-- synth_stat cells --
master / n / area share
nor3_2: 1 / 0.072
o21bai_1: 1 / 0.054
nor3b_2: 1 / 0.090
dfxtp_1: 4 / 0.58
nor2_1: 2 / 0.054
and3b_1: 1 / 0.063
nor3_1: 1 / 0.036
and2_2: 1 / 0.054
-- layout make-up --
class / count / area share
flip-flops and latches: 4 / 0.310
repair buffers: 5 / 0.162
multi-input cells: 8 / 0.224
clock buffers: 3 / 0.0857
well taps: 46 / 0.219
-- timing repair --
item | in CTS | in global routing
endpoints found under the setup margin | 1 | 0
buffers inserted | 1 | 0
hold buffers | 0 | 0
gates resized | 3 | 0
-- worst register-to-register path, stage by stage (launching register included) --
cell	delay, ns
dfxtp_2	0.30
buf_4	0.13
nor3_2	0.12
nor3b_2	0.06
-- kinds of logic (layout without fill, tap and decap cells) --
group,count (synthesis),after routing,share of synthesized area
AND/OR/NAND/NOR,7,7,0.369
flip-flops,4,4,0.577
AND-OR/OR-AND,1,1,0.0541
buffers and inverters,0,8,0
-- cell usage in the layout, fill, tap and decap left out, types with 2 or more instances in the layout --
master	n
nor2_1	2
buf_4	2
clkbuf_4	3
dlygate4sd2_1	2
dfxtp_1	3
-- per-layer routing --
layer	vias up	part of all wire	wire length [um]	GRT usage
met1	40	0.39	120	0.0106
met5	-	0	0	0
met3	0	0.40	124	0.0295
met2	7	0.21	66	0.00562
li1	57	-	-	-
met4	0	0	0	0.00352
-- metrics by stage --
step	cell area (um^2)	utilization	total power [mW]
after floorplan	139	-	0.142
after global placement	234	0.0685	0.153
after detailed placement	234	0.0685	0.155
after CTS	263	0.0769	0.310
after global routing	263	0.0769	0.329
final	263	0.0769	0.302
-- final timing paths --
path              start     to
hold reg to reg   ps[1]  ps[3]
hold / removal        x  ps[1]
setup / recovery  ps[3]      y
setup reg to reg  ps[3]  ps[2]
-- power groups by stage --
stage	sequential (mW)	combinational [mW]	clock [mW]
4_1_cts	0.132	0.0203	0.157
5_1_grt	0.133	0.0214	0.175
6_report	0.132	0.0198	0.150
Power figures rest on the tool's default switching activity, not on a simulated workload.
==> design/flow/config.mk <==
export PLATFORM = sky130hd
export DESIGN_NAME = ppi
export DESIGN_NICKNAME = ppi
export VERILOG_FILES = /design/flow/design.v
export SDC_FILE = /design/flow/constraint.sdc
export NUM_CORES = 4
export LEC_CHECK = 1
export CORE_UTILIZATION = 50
---
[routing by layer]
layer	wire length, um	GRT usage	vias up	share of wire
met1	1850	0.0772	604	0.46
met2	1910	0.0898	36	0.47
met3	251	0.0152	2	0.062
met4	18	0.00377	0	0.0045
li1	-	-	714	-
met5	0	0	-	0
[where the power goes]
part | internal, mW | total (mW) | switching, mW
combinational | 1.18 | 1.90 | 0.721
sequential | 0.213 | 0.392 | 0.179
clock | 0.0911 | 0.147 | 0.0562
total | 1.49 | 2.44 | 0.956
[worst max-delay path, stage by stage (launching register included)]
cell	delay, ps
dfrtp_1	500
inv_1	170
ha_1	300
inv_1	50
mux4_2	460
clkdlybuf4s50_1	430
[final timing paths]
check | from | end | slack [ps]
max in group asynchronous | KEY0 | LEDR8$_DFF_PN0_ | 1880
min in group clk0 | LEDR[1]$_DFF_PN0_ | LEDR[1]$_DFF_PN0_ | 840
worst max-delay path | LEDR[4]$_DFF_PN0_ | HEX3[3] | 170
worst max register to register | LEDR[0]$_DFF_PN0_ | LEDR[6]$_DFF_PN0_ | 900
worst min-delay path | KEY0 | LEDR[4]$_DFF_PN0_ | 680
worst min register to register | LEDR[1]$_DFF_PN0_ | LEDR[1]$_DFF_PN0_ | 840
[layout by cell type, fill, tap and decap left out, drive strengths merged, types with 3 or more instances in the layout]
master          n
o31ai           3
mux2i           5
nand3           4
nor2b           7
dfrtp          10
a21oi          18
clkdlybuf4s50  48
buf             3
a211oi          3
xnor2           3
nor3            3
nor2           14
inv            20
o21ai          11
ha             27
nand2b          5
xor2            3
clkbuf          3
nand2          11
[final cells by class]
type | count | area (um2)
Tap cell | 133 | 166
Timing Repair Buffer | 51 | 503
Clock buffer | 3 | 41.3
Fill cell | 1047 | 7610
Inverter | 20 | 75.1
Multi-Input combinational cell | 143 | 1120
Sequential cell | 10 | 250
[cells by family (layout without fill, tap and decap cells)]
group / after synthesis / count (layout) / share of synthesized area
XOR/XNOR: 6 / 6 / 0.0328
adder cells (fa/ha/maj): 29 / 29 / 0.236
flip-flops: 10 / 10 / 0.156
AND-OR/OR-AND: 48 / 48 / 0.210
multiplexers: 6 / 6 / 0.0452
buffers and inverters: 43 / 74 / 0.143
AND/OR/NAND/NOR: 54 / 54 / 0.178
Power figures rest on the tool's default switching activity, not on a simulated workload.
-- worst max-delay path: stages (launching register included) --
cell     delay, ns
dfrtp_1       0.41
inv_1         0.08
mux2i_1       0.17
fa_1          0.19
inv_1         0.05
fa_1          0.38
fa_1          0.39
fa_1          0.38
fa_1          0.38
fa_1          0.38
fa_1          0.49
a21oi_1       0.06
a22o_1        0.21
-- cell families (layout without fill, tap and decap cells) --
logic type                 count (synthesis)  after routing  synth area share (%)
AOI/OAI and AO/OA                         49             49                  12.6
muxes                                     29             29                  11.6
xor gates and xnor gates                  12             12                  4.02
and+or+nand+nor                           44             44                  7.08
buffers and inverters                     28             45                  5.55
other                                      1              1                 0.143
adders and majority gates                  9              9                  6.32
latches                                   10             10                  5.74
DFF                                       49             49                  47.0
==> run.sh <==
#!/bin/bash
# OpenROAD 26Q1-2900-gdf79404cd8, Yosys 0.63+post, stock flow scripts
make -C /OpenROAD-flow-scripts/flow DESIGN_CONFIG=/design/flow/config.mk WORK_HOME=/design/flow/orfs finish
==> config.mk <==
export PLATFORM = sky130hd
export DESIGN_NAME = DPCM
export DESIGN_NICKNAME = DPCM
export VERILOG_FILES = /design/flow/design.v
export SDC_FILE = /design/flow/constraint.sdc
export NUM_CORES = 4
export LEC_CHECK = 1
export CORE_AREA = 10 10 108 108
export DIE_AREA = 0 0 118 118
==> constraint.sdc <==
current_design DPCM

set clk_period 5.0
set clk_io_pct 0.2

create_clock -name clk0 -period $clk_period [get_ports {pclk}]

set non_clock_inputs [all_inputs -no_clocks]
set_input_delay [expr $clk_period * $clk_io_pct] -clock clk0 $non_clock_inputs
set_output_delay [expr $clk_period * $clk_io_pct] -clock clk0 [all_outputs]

▶ **EXERCISE INSTRUCTIONS**: For the string "length", tally the lines above that contain it and give only the figure.

▶ **YOUR SOLUTION**: 2